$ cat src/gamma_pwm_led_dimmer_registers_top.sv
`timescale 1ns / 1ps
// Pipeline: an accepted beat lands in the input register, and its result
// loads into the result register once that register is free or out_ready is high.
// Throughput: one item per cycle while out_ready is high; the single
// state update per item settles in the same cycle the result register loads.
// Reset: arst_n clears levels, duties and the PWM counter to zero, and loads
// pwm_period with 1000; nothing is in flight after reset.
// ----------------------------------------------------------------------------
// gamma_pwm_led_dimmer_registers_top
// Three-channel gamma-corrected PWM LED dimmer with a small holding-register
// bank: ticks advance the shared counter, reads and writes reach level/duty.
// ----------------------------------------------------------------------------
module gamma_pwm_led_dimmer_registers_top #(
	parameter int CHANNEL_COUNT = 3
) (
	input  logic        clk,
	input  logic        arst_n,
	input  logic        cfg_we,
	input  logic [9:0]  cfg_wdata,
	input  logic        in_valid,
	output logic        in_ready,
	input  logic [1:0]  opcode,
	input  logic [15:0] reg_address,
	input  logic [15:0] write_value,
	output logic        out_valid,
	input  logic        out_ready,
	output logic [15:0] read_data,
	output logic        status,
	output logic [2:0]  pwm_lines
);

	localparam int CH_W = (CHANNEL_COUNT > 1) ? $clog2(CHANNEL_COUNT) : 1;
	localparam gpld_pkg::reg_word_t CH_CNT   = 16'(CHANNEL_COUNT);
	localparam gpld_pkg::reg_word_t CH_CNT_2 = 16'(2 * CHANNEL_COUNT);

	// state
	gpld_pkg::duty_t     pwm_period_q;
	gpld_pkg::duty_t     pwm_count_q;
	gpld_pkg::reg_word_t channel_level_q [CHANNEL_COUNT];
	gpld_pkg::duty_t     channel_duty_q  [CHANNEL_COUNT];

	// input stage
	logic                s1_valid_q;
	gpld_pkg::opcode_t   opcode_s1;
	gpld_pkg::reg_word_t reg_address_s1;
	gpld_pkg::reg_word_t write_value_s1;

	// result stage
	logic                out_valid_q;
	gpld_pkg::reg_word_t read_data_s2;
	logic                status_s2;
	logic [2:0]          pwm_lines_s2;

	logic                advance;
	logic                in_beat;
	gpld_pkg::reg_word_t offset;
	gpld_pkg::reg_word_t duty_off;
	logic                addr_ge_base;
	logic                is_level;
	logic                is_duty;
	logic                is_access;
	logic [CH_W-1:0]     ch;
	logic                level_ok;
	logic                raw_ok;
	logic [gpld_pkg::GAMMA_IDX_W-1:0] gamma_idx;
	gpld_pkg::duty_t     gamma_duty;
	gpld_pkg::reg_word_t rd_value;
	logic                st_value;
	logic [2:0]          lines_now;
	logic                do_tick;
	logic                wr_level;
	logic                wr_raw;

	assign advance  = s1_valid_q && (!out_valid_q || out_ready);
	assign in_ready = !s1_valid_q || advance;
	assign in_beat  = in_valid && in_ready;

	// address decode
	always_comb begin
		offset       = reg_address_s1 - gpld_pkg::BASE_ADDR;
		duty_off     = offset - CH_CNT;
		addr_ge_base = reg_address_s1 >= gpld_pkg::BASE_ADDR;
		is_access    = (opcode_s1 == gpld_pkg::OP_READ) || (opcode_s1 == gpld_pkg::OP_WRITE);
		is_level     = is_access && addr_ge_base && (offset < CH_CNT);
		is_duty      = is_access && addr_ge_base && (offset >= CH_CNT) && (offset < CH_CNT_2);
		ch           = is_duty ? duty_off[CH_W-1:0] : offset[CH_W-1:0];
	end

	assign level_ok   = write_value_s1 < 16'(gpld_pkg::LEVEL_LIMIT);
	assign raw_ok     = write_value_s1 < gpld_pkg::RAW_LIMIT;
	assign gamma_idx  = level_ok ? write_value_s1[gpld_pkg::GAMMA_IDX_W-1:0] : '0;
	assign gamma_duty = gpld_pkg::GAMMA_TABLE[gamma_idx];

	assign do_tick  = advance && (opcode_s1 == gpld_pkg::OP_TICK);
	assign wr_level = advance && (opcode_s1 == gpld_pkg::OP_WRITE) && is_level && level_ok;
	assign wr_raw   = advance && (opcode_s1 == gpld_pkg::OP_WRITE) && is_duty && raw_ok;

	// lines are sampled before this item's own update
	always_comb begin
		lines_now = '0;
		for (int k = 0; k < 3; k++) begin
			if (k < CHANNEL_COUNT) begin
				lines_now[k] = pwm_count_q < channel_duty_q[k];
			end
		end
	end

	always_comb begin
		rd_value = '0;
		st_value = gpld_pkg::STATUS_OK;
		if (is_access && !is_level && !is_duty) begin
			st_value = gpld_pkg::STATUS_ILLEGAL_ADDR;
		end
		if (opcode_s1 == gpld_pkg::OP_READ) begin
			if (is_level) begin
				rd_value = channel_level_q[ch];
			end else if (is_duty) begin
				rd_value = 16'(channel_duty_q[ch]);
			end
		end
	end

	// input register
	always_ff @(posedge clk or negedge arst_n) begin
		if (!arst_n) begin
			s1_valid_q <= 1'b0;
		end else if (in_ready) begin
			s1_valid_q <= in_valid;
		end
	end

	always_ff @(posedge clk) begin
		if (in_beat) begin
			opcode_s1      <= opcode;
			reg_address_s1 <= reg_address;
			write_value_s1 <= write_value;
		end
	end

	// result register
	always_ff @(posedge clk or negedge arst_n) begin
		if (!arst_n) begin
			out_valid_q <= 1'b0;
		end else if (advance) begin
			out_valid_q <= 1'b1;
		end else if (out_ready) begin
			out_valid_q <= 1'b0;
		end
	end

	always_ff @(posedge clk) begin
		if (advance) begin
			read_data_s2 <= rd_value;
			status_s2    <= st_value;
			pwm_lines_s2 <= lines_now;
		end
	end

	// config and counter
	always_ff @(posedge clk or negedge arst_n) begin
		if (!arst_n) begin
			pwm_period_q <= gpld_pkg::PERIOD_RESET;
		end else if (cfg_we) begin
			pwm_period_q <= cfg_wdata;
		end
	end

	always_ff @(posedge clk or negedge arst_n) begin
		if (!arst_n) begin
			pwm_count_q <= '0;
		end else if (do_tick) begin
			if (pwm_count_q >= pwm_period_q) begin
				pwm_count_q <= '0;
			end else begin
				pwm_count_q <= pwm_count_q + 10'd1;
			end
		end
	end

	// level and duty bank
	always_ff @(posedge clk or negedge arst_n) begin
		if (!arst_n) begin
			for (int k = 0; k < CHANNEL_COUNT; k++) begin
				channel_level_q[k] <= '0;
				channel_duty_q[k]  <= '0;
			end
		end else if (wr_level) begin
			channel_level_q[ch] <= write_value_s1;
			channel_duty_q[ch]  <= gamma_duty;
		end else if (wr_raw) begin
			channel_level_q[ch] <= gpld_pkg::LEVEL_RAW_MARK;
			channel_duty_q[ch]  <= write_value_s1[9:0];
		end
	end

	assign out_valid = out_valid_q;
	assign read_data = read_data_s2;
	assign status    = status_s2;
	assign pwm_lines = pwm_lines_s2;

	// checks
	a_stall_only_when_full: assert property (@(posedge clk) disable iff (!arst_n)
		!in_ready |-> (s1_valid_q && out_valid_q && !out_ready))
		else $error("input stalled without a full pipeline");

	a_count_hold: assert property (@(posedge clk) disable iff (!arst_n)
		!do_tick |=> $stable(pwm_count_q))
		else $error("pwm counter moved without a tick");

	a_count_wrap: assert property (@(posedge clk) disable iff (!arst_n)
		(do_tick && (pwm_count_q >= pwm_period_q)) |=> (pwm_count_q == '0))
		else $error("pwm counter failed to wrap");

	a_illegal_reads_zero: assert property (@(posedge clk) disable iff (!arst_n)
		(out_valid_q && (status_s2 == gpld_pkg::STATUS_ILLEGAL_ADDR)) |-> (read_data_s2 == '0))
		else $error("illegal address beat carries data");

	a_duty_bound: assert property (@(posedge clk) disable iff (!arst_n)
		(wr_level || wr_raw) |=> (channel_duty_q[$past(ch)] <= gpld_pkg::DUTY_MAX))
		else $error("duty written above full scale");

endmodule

------------------------------------

▸ **To do**
Please write out the material word for word from its first line through the line holding "high; the single", including both, and no line past it.

▸ **Problem solution**
$ cat src/gamma_pwm_led_dimmer_registers_top.sv
`timescale 1ns / 1ps
// Pipeline: an accepted beat lands in the input register, and its result
// loads into the result register once that register is free or out_ready is high.
// Throughput: one item per cycle while out_ready is high; the single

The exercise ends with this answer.